In this pediatric case series, clinical presentations of choledochal cyst were similar to previous reports (Table 2). The disease was predominant in females, and 38% of the patients were younger than 2 years of age. None of our patients had the typical classic triad, but most had either one or two symptoms. This may result from the inability of young children to provide an accurate history. Our results confirm Lipsett’s study, in which the triad was also less likely to be seen in pediatric patients, compared with adults [3]. Additionally, preoperative complications, including cholangitis, pancreatitis, and biliary stones, were less common in children compared with adults [3, 4].

Table 2 Comparison of clinical presentations and anatomical classifications

In our report, cholecystitis was the most common preoperative complication, followed by cholangitis and biliary tract stones. Laboratory abnormalities included elevated levels of alkaline phosphatase, transaminase, and bilirubin. In addition, significant deterioration of liver function was likely to be observed in the infantile type of choledochal cyst. Based on the Tondani modification of the Alonso-Lej classification, the most common was type I, followed by type IV, similar to earlier studies [2, 3, 5, 6].

Recently, two hypotheses have become widely accepted as describing the pathogenesis of choledochal cyst. One posits an anomalous arrangement of the pancreatobiliary junction, with a long common channel located outside the duodenum, a finding that has been generally observed [6]. This type of anomaly allows reflux of pancreatic enzymes into the biliary tree, demonstrated by the presence of biliary amylase in about one-half of patients [6, 7]. However, patients with prenatally diagnosed choledochal cyst do not have significant biliary amylase, and therefore the second hypothesis suggests a congenital structural defect with distal bile duct obstruction as the underlying etiology [7].

Prior to 1980, internal drainage procedures had been frequently used in choledochal cyst. However, this approach was likely to be asscociated with postoperative complications, such as recurrent cholangitis, biliary stones, pancreatitis, and malignancy, often requiring reoperation [5]. Importantly, Voyles et al. demonstrated that the incidence of carcinoma in choledochal cysts increased with age, with three-quarters diagnosed in adulthood [8]. Fu et al. reported subsequent cholangiocarcinoma in 1.3% of patients who underwent a bypass procedure [9]. Consequently, cyst excision with hepaticoenterostomy has been increasingly accepted as the standard surgical treatment [1]. In our study, 3 of 26 patients developed complications after cyst excision and Roux-en-Y hepaticojejunostomy, a result comparable to a 9% postoperative complication rate reported from Japan.
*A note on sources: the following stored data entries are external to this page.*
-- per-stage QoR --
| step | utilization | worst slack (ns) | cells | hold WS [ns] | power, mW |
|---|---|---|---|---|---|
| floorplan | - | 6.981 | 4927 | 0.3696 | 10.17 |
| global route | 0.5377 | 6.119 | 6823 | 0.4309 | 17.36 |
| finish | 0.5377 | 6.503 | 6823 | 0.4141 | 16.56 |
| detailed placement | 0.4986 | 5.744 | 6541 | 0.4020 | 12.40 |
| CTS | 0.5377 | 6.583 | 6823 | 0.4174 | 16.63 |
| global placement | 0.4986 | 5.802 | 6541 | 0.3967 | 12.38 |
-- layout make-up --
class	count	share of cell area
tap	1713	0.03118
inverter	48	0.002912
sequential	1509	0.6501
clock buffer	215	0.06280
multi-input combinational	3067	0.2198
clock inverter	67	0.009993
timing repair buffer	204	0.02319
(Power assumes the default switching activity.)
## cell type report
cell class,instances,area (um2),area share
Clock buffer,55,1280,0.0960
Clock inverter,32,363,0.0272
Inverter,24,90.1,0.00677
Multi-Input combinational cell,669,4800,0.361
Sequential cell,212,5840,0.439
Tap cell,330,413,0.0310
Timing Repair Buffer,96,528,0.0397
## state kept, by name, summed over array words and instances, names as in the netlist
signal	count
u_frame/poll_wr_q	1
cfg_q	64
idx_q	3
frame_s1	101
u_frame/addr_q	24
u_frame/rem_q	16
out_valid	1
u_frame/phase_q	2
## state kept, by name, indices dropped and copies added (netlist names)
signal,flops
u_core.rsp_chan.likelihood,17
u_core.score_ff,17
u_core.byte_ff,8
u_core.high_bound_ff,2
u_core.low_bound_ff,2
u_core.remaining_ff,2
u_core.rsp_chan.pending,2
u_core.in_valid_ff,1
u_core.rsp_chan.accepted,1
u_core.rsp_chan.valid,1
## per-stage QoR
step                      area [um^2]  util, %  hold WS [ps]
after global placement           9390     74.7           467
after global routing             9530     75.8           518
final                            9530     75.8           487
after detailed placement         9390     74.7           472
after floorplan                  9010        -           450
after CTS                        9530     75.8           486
<file path="config.mk">
export PLATFORM = sky130hd
export DESIGN_NAME = letter_frequency_rank_core
export DESIGN_NICKNAME = d
export VERILOG_FILES = /design/src/sv/lfr_pkg.sv /design/src/sv/letter_frequency_rank_core.sv /design/src/sv/lfr_cell.sv
export SDC_FILE = /design/constraint.sdc
export NUM_CORES = 2
export LEC_CHECK = 0
export BUFFER_PORTS_ARGS = -buffer_cell sky130_fd_sc_hd__buf_2
export CAP_MARGIN = 20
export CELL_PAD_IN_SITES_DETAIL_PLACEMENT = 1
export CELL_PAD_IN_SITES_GLOBAL_PLACEMENT = 2
export CORE_ASPECT_RATIO = 2
export CORE_MARGIN = 2
export CORE_UTILIZATION = 40
export CTS_BUF_LIST = sky130_fd_sc_hd__clkbuf_4
export DETAILED_ROUTE_END_ITERATION = 16
export PLACE_DENSITY_LB_ADDON = 0.1
export SLEW_MARGIN = 10
export SYNTH_ARGS = -nofsm -noshare
export SYNTH_HDL_FRONTEND = slang
export SYNTH_SLANG_ARGS = --single-unit
</file>
<file path="constraint.sdc">
create_clock -name clk_i -period 4.25 [get_ports clk_i]
set_input_delay 0.6375 -clock clk_i [delete_from_list [all_inputs] [get_ports clk_i]]
set_output_delay 0.6375 -clock clk_i [all_outputs]
set_load 0.02 [all_outputs]
</file>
That study also showed that the overall postoperative complication rate was lower in children than in adults (9% vs. 43%), and a risk of stone formation significantly decreased if the patients were treated before the age of 5 years [10]. An association between intrahepatic/biliary stones and recurrent cholangitis resulted in a recommendation of creating a wide anastomosis, which is best accomplished at the hepatic hilum [11]. Owing to a high incidence of intrahepatic stones and recurrent cholangitis in type IV choledochal cyst, excision of the extrahepatic portion of the biliary tract accompanying lobectomy is recommended only if left intrahepatic duct dilatation is observed.
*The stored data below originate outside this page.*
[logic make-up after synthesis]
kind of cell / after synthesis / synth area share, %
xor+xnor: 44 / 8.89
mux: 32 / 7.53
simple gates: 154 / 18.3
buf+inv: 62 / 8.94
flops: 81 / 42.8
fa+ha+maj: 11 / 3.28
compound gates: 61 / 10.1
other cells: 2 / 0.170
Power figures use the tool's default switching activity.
===== src/rtl/core/rtt_pkg.sv =====
`timescale 1ns / 1ps

package rtt_pkg;

    // ring of send times, one slot per frame id modulo the depth
    localparam int HIST_DEPTH = 64;
    localparam int HIST_IDX_W = $clog2(HIST_DEPTH);

    // round trips at or above this many ms are rejected
    localparam logic [31:0] RTT_LIMIT_MS = 32'd2000;

    // alpha scale, one in units of 1/256
    localparam logic [8:0] ALPHA_ONE   = 9'd256;
    localparam logic [8:0] ALPHA_RESET = 9'd32;

    // command codes
    typedef enum logic [1:0] {
        CMD_SEND = 2'd0,
        CMD_ACK  = 2'd1,
        CMD_SET  = 2'd2
    } t_cmd;

    // sample status codes
    typedef enum logic [1:0] {
        STAT_NONE   = 2'd0,
        STAT_OK     = 2'd1,
        STAT_REJECT = 2'd2
    } t_status;

    // command word
    typedef struct packed {
        logic [1:0]  command;
        logic [31:0] cmd_id;
        logic [31:0] now_ms;
    } t_cmd_word;

    // result word
    typedef struct packed {
        logic [31:0] assigned_frame_id;
        logic [18:0] smoothed_rtt;
        logic [1:0]  sample_status;
    } t_result_word;

endpackage


===== src/rtl/core/rtt_ram.sv =====
`timescale 1ns / 1ps

module rtt_ram #(
    parameter int WIDTH = 32,
    parameter int DEPTH = 64
) (
    input  logic                     i_clk,
    input  logic                     i_we,
    input  logic [$clog2(DEPTH)-1:0] i_waddr,
    input  logic [WIDTH-1:0]         i_wdata,
    input  logic [$clog2(DEPTH)-1:0] i_raddr,
    output logic [WIDTH-1:0]         o_rdata
);

    logic [WIDTH-1:0] r_mem [DEPTH];
    logic [WIDTH-1:0] r_rdata;

    // one write port, one registered read port
    always_ff @(posedge i_clk) begin
        if (i_we) begin
            r_mem[i_waddr] <= i_wdata;
        end
        r_rdata <= r_mem[i_raddr];
    end

    assign o_rdata = r_rdata;

endmodule
[config.mk]
export PLATFORM = sky130hd
export DESIGN_NAME = name_prefix_hash_tag_core
export DESIGN_NICKNAME = d
export VERILOG_FILES = /design/src/rtl/core/nphtag_pkg.sv /design/src/rtl/core/nphtag_front.sv /design/src/rtl/core/nphtag_queue.sv /design/src/rtl/core/nphtag_back.sv /design/src/rtl/core/name_prefix_hash_tag_core.sv
export SDC_FILE = /design/constraint.sdc
export NUM_CORES = 1
export LEC_CHECK = 0
export BUFFER_PORTS_ARGS = -buffer_cell sky130_fd_sc_hd__buf_2
export CAP_MARGIN = 10
export CORE_MARGIN = 4
export CORE_UTILIZATION = 70
export CTS_CLUSTER_SIZE = 10
export DETAILED_ROUTE_END_ITERATION = 7
export PLACE_DENSITY = 0.84
export RECOVER_POWER = 50
export SYNTH_ARGS = -nofsm -noshare
export SYNTH_HDL_FRONTEND = slang
export SYNTH_SLANG_ARGS = --single-unit
[constraint.sdc]
create_clock -name clk -period 10.5 [get_ports clk]
set_clock_uncertainty 0.15 [all_clocks]
set_input_delay 0 -clock clk [delete_from_list [all_inputs] [get_ports clk]]
set_output_delay 0 -clock clk [all_outputs]
set_load 0.02 [all_outputs]
[src/rtl/core/nphtag_pkg.sv]
// Package with shared types, constants and the tag fold function for the name hash tag block.
package nphtag_pkg;

  localparam logic [31:0] FNV_OFFSET_BASIS = 32'd2166136261;
  localparam logic [31:0] FNV_PRIME        = 32'd16777619;
  localparam logic [11:0] TAG_MODULUS      = 12'd4095;
  localparam logic [7:0]  SEPARATOR_RESET  = 8'd35;

  localparam int QDEPTH = 2;
  localparam int QAW    = $clog2(QDEPTH);

  // One classified transaction as it travels from the front to the back.
  typedef struct packed {
    logic [7:0] ch;
    logic       chr_valid;
    logic       is_sep;
    logic       last;
  } nphtag_item_t;

  // Tag = 1 + (value mod 4095). Since 4096 is 1 mod 4095, the 12-bit digits are summed
  // and folded once more, then one conditional subtract finishes the remainder.
  function automatic logic [11:0] nphtag_fold(input logic [31:0] value);
    logic [13:0] s1;
    logic [12:0] s2;
    logic [12:0] rem;
    s1  = {2'b00, value[11:0]} + {2'b00, value[23:12]} + {6'b000000, value[31:24]};
    s2  = {1'b0, s1[11:0]} + {11'b0, s1[13:12]};
    rem = (s2 >= {1'b0, TAG_MODULUS}) ? (s2 - {1'b0, TAG_MODULUS}) : s2;
    return rem[11:0] + 12'd1;
  endfunction

endpackage

[src/rtl/core/nphtag_front.sv]
// Front end: separator register, input acceptance and classification of each character.
module nphtag_front (
  input  logic                       clk,
  input  logic                       rst_n,
  input  logic                       cfg_valid,
  output logic                       cfg_ready,
  input  logic [7:0]                 cfg_separator_byte,
  input  logic                       in_valid,
  output logic                       in_ready,
  input  logic [7:0]                 in_name_byte,
  input  logic                       in_byte_valid,
  input  logic                       in_last_byte,
  input  logic                       q_full,
  output logic                       q_push,
  output nphtag_pkg::nphtag_item_t   q_item
);
  import nphtag_pkg::*;

  logic [7:0] sep_r;
  logic [7:0] sep_nxt;

  assign cfg_ready = 1'b1;
  assign sep_nxt   = (cfg_valid && cfg_ready) ? cfg_separator_byte : sep_r;

  always_ff @(posedge clk) begin
    if (!rst_n) begin
      sep_r <= SEPARATOR_RESET;
    end else begin
      sep_r <= sep_nxt;
    end
  end

  assign in_ready = !q_full;

  // An invalid item that does not end the name changes nothing, so it is dropped here.
  assign q_push = in_valid && in_ready && (in_byte_valid || in_last_byte);

  always_comb begin
    q_item.ch        = in_name_byte;
    q_item.chr_valid = in_byte_valid;
    q_item.is_sep    = in_byte_valid && (in_name_byte == sep_r);
    q_item.last      = in_last_byte;
  end

endmodule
Although the long-term outcome of our patients was generally good, three deaths occurred in patients younger than 2 years of age. Additionally, one of three patients with residual chronic liver disease presented at 6 months of age. These findings highlight the importance of early diagnosis and proper management, particularly in infants presenting with prolonged cholestasis.

In summary, the presentation and outcomes of large series of Thai children with choledochal cyst were similar to reports from other regions of the world. Early diagnosis and appropriate treatment, particularly in children younger than 2 years of age, should be emphasized, because these patients are at a higher risk of developing chronic liver disease and poor outcome.